● **Assignment**
Please transcribe, exactly and only, the lines of the records below from the one holding "RESP: begin" to the very end.

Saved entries
File: config.mk
export PLATFORM = sky130hd
export DESIGN_NAME = mem_access_ctrl
export DESIGN_NICKNAME = d
export VERILOG_FILES = /design/src/rtl/lc3_mem_pkg.sv /design/src/rtl/bit_16_reg.sv /design/src/rtl/mem_access_ctrl.sv
export SDC_FILE = /design/constraint.sdc
export NUM_CORES = 1
export LEC_CHECK = 0
export ABC_CLOCK_PERIOD_IN_PS = 3400
export CORE_AREA = 2 2 63 95
export DETAILED_ROUTE_END_ITERATION = 8
export DIE_AREA = 0 0 65 97
export PLACE_DENSITY = 0.74
export SETUP_SLACK_MARGIN = 0.3
export SYNTH_ARGS = -nofsm -noshare
export SYNTH_HDL_FRONTEND = slang
export SYNTH_SLANG_ARGS = --single-unit
export TNS_END_PERCENT = 50
File: constraint.sdc
create_clock -name clk -period 3.4 [get_ports clk]
set_clock_uncertainty 0.05 [all_clocks]
set_input_delay 0.51 -clock clk [delete_from_list [all_inputs] [get_ports clk]]
set_output_delay 0.51 -clock clk [all_outputs]
set_load 0.03 [all_outputs]
File: src/rtl/lc3_mem_pkg.sv
// Shared definitions for the LC-3 MAR/MDR/RAM access sequencer.
package lc3_mem_pkg;

  localparam int DATA_W      = 16;
  localparam int RD_WAIT_MAX = 7;
  localparam int CNT_W       = 3;

  typedef enum logic [2:0] {
    IDLE   = 3'd0,
    LD_MAR = 3'd1,
    LD_WD  = 3'd2,
    WRITE  = 3'd3,
    WAIT   = 3'd4,
    LD_RD  = 3'd5,
    RESP   = 3'd6
  } state_e;

endpackage

File: src/rtl/bit_16_reg.sv
// Load-enabled data register with asynchronous clear; holds one request field.
module bit_16_reg #(
  parameter int W = 16
) (
  input  logic         clk,
  input  logic         reset,
  input  logic         en,
  input  logic [W-1:0] d,
  output logic [W-1:0] q
);

  logic [W-1:0] q_q, q_d;

  always_comb begin
    q_d = en ? d : q_q;
  end

  always_ff @(posedge clk or posedge reset) begin
    if (reset) q_q <= '0;
    else       q_q <= q_d;
  end

  assign q = q_q;

endmodule

File: src/rtl/mem_access_ctrl.sv
// Sequences one LC-3 memory read or write through MAR/MDR/RAM per request and
// returns a single-cycle response; the only source of memWE in the system.
module mem_access_ctrl #(
  parameter int DATA_W  = lc3_mem_pkg::DATA_W,
  parameter int RD_WAIT = 1
) (
  input  logic              clk,
  input  logic              reset,
  input  logic              req_valid,
  input  logic              req_we,
  input  logic [DATA_W-1:0] req_addr,
  input  logic [DATA_W-1:0] req_data,
  output logic              req_ready,
  output logic              rsp_valid,
  output logic [DATA_W-1:0] rsp_data,
  input  logic [DATA_W-1:0] mdr_q,
  output logic [DATA_W-1:0] bus_drv,
  output logic              bus_en,
  output logic              ldMAR,
  output logic              ldMDR,
  output logic              selMDR,
  output logic              memWE
);
  import lc3_mem_pkg::*;

  if (RD_WAIT < 0 || RD_WAIT > RD_WAIT_MAX) begin : g_bad_rd_wait
    $error("mem_access_ctrl: RD_WAIT must be in 0..7");
  end

  // WAIT lasts RD_WAIT cycles, so the counter starts one below and exits at zero
  localparam logic [CNT_W-1:0] WAIT_LOAD = (RD_WAIT > 0) ? CNT_W'(RD_WAIT - 1) : '0;

  state_e            state_q, state_d;
  logic [CNT_W-1:0]  cnt_q, cnt_d;
  logic              we_q, we_d;
  logic [DATA_W-1:0] addr_q, data_q;
  logic              accept;

  assign req_ready = (state_q == IDLE);
  assign accept    = req_valid & req_ready;

  bit_16_reg #(.W(DATA_W)) u_addr_reg (
    .clk   (clk),
    .reset (reset),
    .en    (accept),
    .d     (req_addr),
    .q     (addr_q)
  );

  bit_16_reg #(.W(DATA_W)) u_data_reg (
    .clk   (clk),
    .reset (reset),
    .en    (accept),
    .d     (req_data),
    .q     (data_q)
  );

  always_comb begin
    state_d = state_q;
    cnt_d   = cnt_q;
    we_d    = we_q;
    case (state_q)
      IDLE: begin
        if (accept) begin
          we_d    = req_we;
          state_d = LD_MAR;
        end
      end
      LD_MAR: begin
        cnt_d = WAIT_LOAD;
        if (we_q)             state_d = LD_WD;
        else if (RD_WAIT > 0) state_d = WAIT;
        else                  state_d = LD_RD;
      end
      LD_WD:  state_d = WRITE;
      WRITE:  state_d = RESP;
      WAIT: begin
        if (cnt_q == '0) state_d = LD_RD;
        else             cnt_d   = cnt_q - 1'b1;
      end
      LD_RD:  state_d = RESP;
      RESP:   state_d = IDLE;
      default: state_d = IDLE;
    endcase
  end

  always_ff @(posedge clk or posedge reset) begin
    if (reset) begin
      state_q <= IDLE;
      cnt_q   <= '0;
      we_q    <= 1'b0;
    end else begin
      state_q <= state_d;
      cnt_q   <= cnt_d;
      we_q    <= we_d;
    end
  end

  // Pure state decode: reset clears every strobe in the same instant
  always_comb begin
    bus_drv   = '0;
    bus_en    = 1'b0;
    ldMAR     = 1'b0;
    ldMDR     = 1'b0;
    selMDR    = 1'b0;
    memWE     = 1'b0;
    rsp_valid = 1'b0;
    rsp_data  = '0;
    case (state_q)
      LD_MAR: begin
        bus_en  = 1'b1;
        bus_drv = addr_q;
        ldMAR   = 1'b1;
      end
      LD_WD: begin
        bus_en  = 1'b1;
        bus_drv = data_q;
        ldMDR   = 1'b1;
      end
      WRITE: memWE = 1'b1;
      LD_RD: begin
        selMDR = 1'b1;
        ldMDR  = 1'b1;
      end
      RESP: begin
        rsp_valid = 1'b1;
        rsp_data  = we_q ? '0 : mdr_q;
      end
      default: ;
    endcase
  end

endmodule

● **Task result**
      RESP: begin
        rsp_valid = 1'b1;
        rsp_data  = we_q ? '0 : mdr_q;
      end
      default: ;
    endcase
  end

endmodule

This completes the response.